Bernard, il faudrait que tu chantes une chanson d’Otis Redding, voici les accords, la
musique et tu l’apprends pour la semaine prochaine. Je me sens mal, quelle trouille, mais
quelle peur cauchemardesque !, jamais je n’arriverai à sortir quelques mots ni quelques
notes…
La répétition se passe à peu près bien mais un trac monstrueux s’empare de moi et je ne me
sens pas bien avec des envies de vomir. Plus la date de la représentation se rapproche, plus je
suis mal à l’aise.
Bizanos, sa mairie, salle des fêtes, l’estrade qui est placée à droite en entrant, et
Bernard qui pense défaillir de trac dans une marre de vomis, avec la tête éclatée et les
jointures des doigts bloquées et blanches tellement elles sont crispées.
Et puis, tout se passe bien. Les gens présents ne se sont aperçu de rien et ma première
chanson, même si elle ne devait pas être chantée très juste à cause des mes émotions, passe
comme une lettre à Elise, pardon à la poste.
Mes compagnons et surtout, le directeur de l’orchestre, Monsieur Dussau lui-même a
dû trouver correct car ils me demandent de suite d’en étudier une autre, puis une autre, puis de
me construire tout un répertoire.

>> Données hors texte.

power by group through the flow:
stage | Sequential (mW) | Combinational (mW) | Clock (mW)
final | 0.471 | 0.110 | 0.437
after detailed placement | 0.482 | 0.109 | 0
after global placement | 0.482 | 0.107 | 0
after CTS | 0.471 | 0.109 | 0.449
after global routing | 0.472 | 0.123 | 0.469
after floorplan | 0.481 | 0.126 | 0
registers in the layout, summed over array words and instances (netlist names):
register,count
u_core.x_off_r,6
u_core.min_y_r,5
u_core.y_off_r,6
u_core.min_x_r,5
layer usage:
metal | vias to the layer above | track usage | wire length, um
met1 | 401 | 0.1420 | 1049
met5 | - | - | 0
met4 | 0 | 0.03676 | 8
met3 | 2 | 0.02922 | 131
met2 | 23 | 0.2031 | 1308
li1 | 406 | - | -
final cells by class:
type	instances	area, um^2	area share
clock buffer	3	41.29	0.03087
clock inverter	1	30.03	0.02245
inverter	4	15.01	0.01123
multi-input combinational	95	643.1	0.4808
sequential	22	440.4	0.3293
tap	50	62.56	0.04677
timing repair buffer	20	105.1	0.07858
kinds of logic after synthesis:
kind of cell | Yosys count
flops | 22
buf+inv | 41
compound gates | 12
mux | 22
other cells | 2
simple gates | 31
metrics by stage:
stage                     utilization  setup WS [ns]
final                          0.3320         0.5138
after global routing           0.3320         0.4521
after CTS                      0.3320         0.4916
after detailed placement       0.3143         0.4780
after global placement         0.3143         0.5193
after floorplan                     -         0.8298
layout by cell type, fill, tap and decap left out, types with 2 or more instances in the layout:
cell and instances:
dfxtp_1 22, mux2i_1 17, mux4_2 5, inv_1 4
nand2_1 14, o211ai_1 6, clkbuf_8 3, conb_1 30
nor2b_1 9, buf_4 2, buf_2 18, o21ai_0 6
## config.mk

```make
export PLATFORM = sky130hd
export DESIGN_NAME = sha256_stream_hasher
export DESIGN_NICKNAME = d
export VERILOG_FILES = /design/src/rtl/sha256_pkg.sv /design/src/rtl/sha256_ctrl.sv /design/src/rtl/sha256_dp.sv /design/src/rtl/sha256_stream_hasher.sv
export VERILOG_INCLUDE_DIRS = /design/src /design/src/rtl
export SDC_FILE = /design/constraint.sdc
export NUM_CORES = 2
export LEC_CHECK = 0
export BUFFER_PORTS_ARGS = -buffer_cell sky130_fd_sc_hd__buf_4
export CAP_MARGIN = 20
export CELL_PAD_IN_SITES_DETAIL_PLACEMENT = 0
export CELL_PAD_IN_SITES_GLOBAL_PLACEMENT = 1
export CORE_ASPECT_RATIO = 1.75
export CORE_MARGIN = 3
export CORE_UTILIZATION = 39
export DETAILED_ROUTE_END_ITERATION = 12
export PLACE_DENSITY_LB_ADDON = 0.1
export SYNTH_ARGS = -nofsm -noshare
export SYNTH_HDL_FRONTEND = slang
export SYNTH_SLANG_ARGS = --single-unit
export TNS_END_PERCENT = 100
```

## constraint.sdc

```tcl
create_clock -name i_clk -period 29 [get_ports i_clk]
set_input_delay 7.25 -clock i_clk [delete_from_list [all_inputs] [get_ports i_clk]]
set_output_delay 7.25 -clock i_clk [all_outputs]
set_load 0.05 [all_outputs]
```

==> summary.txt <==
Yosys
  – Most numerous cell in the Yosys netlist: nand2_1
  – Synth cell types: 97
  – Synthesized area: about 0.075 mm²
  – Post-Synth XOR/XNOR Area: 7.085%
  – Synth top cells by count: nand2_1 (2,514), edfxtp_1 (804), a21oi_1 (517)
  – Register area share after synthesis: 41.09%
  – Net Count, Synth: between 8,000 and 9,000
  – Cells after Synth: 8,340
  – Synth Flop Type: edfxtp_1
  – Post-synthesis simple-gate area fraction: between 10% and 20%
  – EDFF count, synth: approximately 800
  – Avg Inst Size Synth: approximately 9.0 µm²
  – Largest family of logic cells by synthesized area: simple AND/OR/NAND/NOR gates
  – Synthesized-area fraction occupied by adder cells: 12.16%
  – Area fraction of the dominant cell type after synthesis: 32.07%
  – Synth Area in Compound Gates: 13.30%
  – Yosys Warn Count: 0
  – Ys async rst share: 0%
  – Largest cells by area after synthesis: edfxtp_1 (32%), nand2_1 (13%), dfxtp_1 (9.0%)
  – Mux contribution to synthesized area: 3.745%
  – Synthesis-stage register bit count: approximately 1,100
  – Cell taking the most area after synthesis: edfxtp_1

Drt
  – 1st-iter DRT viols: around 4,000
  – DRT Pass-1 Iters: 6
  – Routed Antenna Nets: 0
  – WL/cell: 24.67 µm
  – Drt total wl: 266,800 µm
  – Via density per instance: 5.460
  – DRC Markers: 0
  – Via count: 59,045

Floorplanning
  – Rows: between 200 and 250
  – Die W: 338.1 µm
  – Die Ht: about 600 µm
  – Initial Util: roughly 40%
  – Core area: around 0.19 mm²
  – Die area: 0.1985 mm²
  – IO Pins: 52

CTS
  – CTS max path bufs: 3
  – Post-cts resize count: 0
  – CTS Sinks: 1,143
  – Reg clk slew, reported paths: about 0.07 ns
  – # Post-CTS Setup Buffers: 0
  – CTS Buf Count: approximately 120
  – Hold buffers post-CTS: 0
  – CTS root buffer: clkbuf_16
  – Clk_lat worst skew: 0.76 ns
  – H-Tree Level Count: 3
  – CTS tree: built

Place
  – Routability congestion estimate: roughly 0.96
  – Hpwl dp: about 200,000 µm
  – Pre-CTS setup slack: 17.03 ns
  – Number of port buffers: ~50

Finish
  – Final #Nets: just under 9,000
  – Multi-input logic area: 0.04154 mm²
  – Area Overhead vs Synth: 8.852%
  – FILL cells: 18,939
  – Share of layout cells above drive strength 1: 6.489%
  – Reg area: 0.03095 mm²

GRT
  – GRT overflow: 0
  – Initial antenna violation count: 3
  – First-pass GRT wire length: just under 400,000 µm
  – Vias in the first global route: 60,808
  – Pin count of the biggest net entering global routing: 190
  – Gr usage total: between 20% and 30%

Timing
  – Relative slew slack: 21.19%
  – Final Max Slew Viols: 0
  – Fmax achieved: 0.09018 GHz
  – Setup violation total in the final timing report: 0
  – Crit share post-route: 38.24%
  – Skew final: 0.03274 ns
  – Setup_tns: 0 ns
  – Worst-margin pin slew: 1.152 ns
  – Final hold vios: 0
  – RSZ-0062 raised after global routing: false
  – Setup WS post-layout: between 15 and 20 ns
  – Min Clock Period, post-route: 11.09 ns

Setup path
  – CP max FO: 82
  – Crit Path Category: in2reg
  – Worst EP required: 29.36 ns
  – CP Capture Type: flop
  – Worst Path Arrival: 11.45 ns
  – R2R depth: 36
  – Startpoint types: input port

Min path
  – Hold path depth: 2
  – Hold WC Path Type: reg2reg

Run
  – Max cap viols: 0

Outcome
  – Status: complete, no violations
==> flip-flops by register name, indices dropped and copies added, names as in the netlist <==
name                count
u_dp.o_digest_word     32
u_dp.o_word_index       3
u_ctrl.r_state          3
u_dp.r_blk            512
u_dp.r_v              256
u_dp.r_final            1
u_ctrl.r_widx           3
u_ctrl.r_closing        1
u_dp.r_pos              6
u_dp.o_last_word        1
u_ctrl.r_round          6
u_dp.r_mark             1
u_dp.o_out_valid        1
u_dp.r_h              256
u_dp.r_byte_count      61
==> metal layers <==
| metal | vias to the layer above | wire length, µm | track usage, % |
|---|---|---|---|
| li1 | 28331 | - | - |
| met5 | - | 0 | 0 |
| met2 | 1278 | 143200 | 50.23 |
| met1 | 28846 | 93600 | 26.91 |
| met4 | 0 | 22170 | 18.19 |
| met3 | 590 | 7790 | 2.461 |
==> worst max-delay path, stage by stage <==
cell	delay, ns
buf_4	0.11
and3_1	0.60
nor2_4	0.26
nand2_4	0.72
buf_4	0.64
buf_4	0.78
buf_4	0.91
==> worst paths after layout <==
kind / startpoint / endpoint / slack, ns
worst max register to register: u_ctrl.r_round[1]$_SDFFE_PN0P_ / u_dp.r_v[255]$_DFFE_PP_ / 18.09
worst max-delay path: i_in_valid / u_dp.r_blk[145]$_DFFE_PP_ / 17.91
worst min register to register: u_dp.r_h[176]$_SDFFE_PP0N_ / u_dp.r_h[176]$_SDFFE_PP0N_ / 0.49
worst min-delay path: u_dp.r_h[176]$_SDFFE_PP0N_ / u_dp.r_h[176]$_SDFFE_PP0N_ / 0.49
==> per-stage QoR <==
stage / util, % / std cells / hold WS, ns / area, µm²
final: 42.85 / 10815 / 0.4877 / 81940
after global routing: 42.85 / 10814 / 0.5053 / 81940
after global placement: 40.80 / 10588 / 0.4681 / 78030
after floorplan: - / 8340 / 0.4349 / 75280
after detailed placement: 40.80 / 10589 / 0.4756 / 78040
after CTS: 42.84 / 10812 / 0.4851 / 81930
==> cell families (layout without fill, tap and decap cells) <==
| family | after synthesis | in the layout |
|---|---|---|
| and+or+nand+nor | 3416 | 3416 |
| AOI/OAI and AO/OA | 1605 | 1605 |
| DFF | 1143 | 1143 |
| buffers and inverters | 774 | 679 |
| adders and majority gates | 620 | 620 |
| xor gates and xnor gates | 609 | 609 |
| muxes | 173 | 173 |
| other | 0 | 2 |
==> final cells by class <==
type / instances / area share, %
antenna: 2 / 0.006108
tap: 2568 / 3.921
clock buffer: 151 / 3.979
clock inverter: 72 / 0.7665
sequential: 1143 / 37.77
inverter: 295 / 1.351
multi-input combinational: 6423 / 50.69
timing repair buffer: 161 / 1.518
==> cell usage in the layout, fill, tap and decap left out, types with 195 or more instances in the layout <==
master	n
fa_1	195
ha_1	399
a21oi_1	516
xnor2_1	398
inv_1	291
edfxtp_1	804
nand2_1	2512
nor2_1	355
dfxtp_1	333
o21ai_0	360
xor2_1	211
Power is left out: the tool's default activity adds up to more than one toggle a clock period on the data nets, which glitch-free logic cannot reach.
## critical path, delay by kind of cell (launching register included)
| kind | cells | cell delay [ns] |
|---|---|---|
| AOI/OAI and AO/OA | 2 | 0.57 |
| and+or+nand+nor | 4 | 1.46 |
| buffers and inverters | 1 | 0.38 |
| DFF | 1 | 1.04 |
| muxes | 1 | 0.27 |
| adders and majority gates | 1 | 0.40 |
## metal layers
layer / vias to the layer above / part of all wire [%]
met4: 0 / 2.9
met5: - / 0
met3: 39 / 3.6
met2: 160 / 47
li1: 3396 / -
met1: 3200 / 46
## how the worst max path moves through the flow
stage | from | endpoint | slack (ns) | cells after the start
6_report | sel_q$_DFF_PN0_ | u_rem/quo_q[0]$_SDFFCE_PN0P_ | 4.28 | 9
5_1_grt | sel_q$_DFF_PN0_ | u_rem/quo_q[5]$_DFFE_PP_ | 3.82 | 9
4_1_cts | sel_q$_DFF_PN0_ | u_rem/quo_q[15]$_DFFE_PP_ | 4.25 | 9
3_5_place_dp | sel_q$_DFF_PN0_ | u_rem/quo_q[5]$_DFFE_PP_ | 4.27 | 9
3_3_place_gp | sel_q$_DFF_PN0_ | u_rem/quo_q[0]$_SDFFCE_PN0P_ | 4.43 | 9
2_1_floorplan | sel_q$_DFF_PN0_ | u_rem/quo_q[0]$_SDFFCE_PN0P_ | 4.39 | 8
File: src/rtl/tfc_pkg.sv
// shared types and constants of the triangle face cull block
package tfc_pkg;

    localparam int COORD_WIDTH_DEFAULT = 16;
    localparam int TAG_WIDTH_DEFAULT   = 32;
    localparam int QUEUE_DEPTH_DEFAULT = 4;

    localparam int TRI_VERTS  = 3;
    localparam int CFG_DATA_W = 3;
    localparam int CFG_IDX_W  = 2;

    // index of the last vertex of a triangle, also the gather count at which a triangle completes
    localparam logic [1:0] LAST_IDX = 2'(TRI_VERTS - 1);

    // primitive kinds at or above this value are triangles
    localparam logic [2:0] KIND_TRI_FIRST = 3'd4;

    localparam logic [1:0] CULL_BACK  = 2'd0;
    localparam logic [1:0] CULL_FRONT = 2'd1;

    localparam logic [2:0] KIND_RESET    = 3'd4;
    localparam logic       WINDING_RESET = 1'b1;
    localparam logic [1:0] CULL_RESET    = 2'd0;
    localparam logic       ENABLE_RESET  = 1'b0;

    typedef enum logic [CFG_IDX_W-1:0] {
        REG_PRIMITIVE_KIND = 2'd0,
        REG_WINDING_CCW    = 2'd1,
        REG_CULL_MODE      = 2'd2,
        REG_CULL_ENABLE    = 2'd3
    } tfc_reg_idx_t;

    typedef struct packed {
        logic [2:0] primitive_kind;
        logic       winding_ccw;
        logic [1:0] cull_mode;
        logic       cull_enable;
    } tfc_cfg_t;

    // per-record control carried through the queue
    typedef struct packed {
        logic is_tri;
        logic front;
    } tfc_ctrl_t;

    localparam int CTRL_W = $bits(tfc_ctrl_t);

endpackage
### src/hdl/mhc_pkg.sv
// Shared types and constants of the Bayer demosaic block.
package mhc_pkg;

  // Configuration register indexes.
  localparam logic [7:0] REG_IMAGE_WIDTH  = 8'd0;
  localparam logic [7:0] REG_IMAGE_HEIGHT = 8'd1;

  // Input item commands.
  localparam logic CMD_PIXEL = 1'b0;
  localparam logic CMD_FLUSH = 1'b1;

  // Frame geometry that does not vary.
  localparam int DIM_W        = 13;
  localparam int ROW_W        = 12;
  localparam int MIN_DIM      = 3;
  localparam int HEIGHT_LIMIT = 4096;
  localparam int HEIGHT_RESET = 300;
  localparam int WIDTH_RESET  = 390;

  // Line store organisation: one slot per frame row modulo eight.
  localparam int LINE_SLOTS = 8;
  localparam int SLOT_W     = 3;

  // Kernel window and the job queue between the two halves.
  localparam int KSIZE       = 5;
  localparam int SEL_W       = 3;
  localparam int QUEUE_DEPTH = 4;
  localparam int QPTR_W      = 2;

  // Width of the signed kernel sums, in sixteenths.
  localparam int SUM_W = 15;

  // Work for the back half: one column read plus, for a result, the window map.
  typedef struct packed {
    logic                              emit;
    logic                              eof;
    logic                              rpar;
    logic                              cpar;
    logic [KSIZE-1:0][SLOT_W-1:0]      slot;
    logic [KSIZE-1:0][SEL_W-1:0]       sel;
  } job_t;

endpackage

### src/hdl/mhc_front.sv
// Front half: configuration, frame counters, line store writes and job classification.
module mhc_front #(
  parameter int MAX_WIDTH = 4096,
  localparam int AW  = $clog2(MAX_WIDTH),
  localparam int WW  = $clog2(MAX_WIDTH + 1),
  localparam int LGW = WW + 2,
  localparam int CW  = (WW > mhc_pkg::DIM_W) ? WW : mhc_pkg::DIM_W,
  localparam int WID_RST = (MAX_WIDTH < mhc_pkg::WIDTH_RESET) ? MAX_WIDTH : mhc_pkg::WIDTH_RESET
) (
  input  logic                         clk,
  input  logic                         rst,
  input  logic                         cfg_wr,
  input  logic [7:0]                   cfg_index,
  input  logic [mhc_pkg::DIM_W-1:0]    cfg_data,
  input  logic                         acc,
  input  logic                         cmd,
  input  logic [7:0]                   raw_pixel,
  output logic                         we,
  output logic [mhc_pkg::SLOT_W-1:0]   wslot,
  output logic [AW-1:0]                waddr,
  output logic [7:0]                   wdata,
  output logic                         push,
  output mhc_pkg::job_t                job,
  output logic [AW-1:0]                job_col
);

  logic [WW-1:0]                wid;
  logic [mhc_pkg::DIM_W-1:0]    hgt;
  logic [AW-1:0]                in_col, in_col_next;
  logic [mhc_pkg::ROW_W-1:0]    in_row, in_row_next;
  logic                         in_done, in_done_next;
  logic [AW-1:0]                out_col, out_col_next;
  logic [mhc_pkg::ROW_W-1:0]    out_row, out_row_next;
  logic [LGW-1:0]               diff, diff_next;

  logic [WW-1:0]                wid_m1, wid_m2;
  logic [mhc_pkg::DIM_W-1:0]    hgt_m1, hgt_m2;
  logic [LGW-1:0]               lag;
  logic                         emit, pre, eof;
  logic                         c0, c1, ce0, ce1, wrap;
  logic [mhc_pkg::DIM_W-1:0]    rb;
  logic                         r0, r1, re0, re1;
  logic [mhc_pkg::SLOT_W-1:0]   rb3;
  logic [CW-1:0]                cfg_ext;

  assign wid_m1  = wid - WW'(1);
  assign wid_m2  = wid - WW'(2);
  assign hgt_m1  = hgt - mhc_pkg::DIM_W'(1);
  assign hgt_m2  = hgt - mhc_pkg::DIM_W'(2);
  assign lag     = (LGW'(wid) << 1) + LGW'(2);
  assign cfg_ext = CW'(cfg_data);

  // Line store write port follows the input counters.
  assign wslot = in_row[mhc_pkg::SLOT_W-1:0];
  assign waddr = in_col;
  assign wdata = raw_pixel;

  // Classify the accepted item and step the counters.
  always_comb begin
    in_col_next  = in_col;
    in_row_next  = in_row;
    in_done_next = in_done;
    out_col_next = out_col;
    out_row_next = out_row;
    diff_next    = diff;
    we           = 1'b0;
    emit         = 1'b0;
    pre          = 1'b0;
    eof          = (WW'(out_col) == wid_m1) && (mhc_pkg::DIM_W'(out_row) == hgt_m1);
    if (acc) begin
      if (cmd == mhc_pkg::CMD_PIXEL) begin
        if (!in_done) begin
          we = 1'b1;
          if (WW'(in_col) == wid_m1) begin
            in_col_next = '0;
            if (mhc_pkg::DIM_W'(in_row) == hgt_m1) begin
              in_done_next = 1'b1;
            end else begin
              in_row_next = in_row + mhc_pkg::ROW_W'(1);
            end
          end else begin
            in_col_next = in_col + AW'(1);
          end
          if (diff >= lag) begin
            emit = 1'b1;
          end else begin
            diff_next = diff + LGW'(1);
            pre = (in_row == mhc_pkg::ROW_W'(2)) && (in_col < AW'(2));
          end
        end
      end else if (in_done) begin
        emit      = 1'b1;
        diff_next = diff - LGW'(1);
      end
    end
    if (emit) begin
      if (WW'(out_col) == wid_m1) begin
        out_col_next = '0;
        out_row_next = out_row + mhc_pkg::ROW_W'(1);
      end else begin
        out_col_next = out_col + AW'(1);
      end
      // The frame's last result restarts every counter.
      if (eof) begin
        in_col_next  = '0;
        in_row_next  = '0;
        in_done_next = 1'b0;
        out_col_next = '0;
        out_row_next = '0;
        diff_next    = '0;
      end
    end
    push = emit || pre;
  end

  // Column to fetch and the row base of the window it belongs to.
  always_comb begin
    c0   = (out_col == AW'(0));
    c1   = (out_col == AW'(1));
    ce0  = (WW'(out_col) == wid_m1);
    ce1  = (WW'(out_col) == wid_m2);
    wrap = !(WW'(out_col) < wid_m2);
    if (emit) begin
      if (wrap) begin
        job_col = ce1 ? AW'(0) : AW'(1);
        rb      = mhc_pkg::DIM_W'(out_row) + mhc_pkg::DIM_W'(1);
      end else begin
        job_col = out_col + AW'(2);
        rb      = mhc_pkg::DIM_W'(out_row);
      end
    end else begin
      job_col = in_col;
      rb      = '0;
    end
    r0  = (rb == mhc_pkg::DIM_W'(0));
    r1  = (rb == mhc_pkg::DIM_W'(1));
    re0 = (rb == hgt_m1);
    re1 = (rb == hgt_m2);
    rb3 = rb[mhc_pkg::SLOT_W-1:0];
  end

  // Mirrored row slots and mirrored column picks of the window.
  always_comb begin
    job.emit = emit;
    job.eof  = eof;
    job.rpar = out_row[0];
    job.cpar = out_col[0];
    job.slot[0] = r0 ? 3'd2 : (r1 ? rb3 : rb3 - 3'd2);
    job.slot[1] = r0 ? 3'd1 : rb3 - 3'd1;
    job.slot[2] = rb3;
    job.slot[3] = re0 ? rb3 - 3'd1 : rb3 + 3'd1;
    job.slot[4] = re0 ? rb3 - 3'd2 : (re1 ? rb3 : rb3 + 3'd2);
    job.sel[0]  = c0 ? 3'd0 : (c1 ? 3'd2 : 3'd4);
    job.sel[1]  = c0 ? 3'd1 : 3'd3;
    job.sel[2]  = 3'd2;
    job.sel[3]  = ce0 ? 3'd3 : 3'd1;
    job.sel[4]  = ce0 ? 3'd4 : (ce1 ? 3'd2 : 3'd0);
  end

  // Configuration registers and counters; a register write restarts the frame.
  always_ff @(posedge clk) begin
    if (rst) begin
      wid     <= WW'(WID_RST);
      hgt     <= mhc_pkg::DIM_W'(mhc_pkg::HEIGHT_RESET);
      in_col  <= '0;
      in_row  <= '0;
      in_done <= 1'b0;
      out_col <= '0;
      out_row <= '0;
      diff    <= '0;
    end else if (cfg_wr && ((cfg_index == mhc_pkg::REG_IMAGE_WIDTH) ||
                            (cfg_index == mhc_pkg::REG_IMAGE_HEIGHT))) begin
      if (cfg_index == mhc_pkg::REG_IMAGE_WIDTH) begin
        if (cfg_data < mhc_pkg::DIM_W'(mhc_pkg::MIN_DIM)) begin
          wid <= WW'(mhc_pkg::MIN_DIM);
        end else if (cfg_ext > CW'(MAX_WIDTH)) begin
          wid <= WW'(MAX_WIDTH);
        end else begin
          wid <= WW'(cfg_data);
        end
      end else begin
        if (cfg_data < mhc_pkg::DIM_W'(mhc_pkg::MIN_DIM)) begin
          hgt <= mhc_pkg::DIM_W'(mhc_pkg::MIN_DIM);
        end else if (cfg_data > mhc_pkg::DIM_W'(mhc_pkg::HEIGHT_LIMIT)) begin
          hgt <= mhc_pkg::DIM_W'(mhc_pkg::HEIGHT_LIMIT);
        end else begin
          hgt <= cfg_data;
        end
      end
      in_col  <= '0;
      in_row  <= '0;
      in_done <= 1'b0;
      out_col <= '0;
      out_row <= '0;
      diff    <= '0;
    end else begin
      in_col  <= in_col_next;
      in_row  <= in_row_next;
      in_done <= in_done_next;
      out_col <= out_col_next;
      out_row <= out_row_next;
      diff    <= diff_next;
    end
  end

endmodule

Ce que je ferai avec un plaisir de plus en plus soutenu et
après quelques mois, c’est lorsque je ne chante pas que je suis en état de manque.
4 Mes groupies
Je peux le dire, maintenant qu’il y a prescription, j’avais un succès fou auprès des
demoiselles. A peine arrivé, tout juste le matériel déballé, (le matériel de musique s’entend)
j’avais des filles partout, tout autour de moi.
Ce que j’aurais appris :
Il ne faut pas aller plus vite que la musique. Petit à petit, vaut mieux que quelques
grands coups. Travailler, prendre de la peine, répéter ses accords, apprendre la mobilité des
doigts de la main gauche, le rythme de la main droite, les repères pour jouer la musique en
solo, en fait ce que l’on appelle « jouer de la guitare » n’a rien d’un jeu. C’est une vocation
comme pour être prêtre, qui demande beaucoup de renoncements.
Le travail d’équipe est très important. Quand nous répétons un nouveau morceau, il
faut que tout le monde soit parfaitement au point et non pas passer à la partition suivante car
ce sera une catastrophe sur scène. Le moindre accord faussé, et c’est le chanteur qui risque de
faire un couac.
Sortir de sa zone de confort est primordial dans ce métier. C’est ainsi que l’on avance.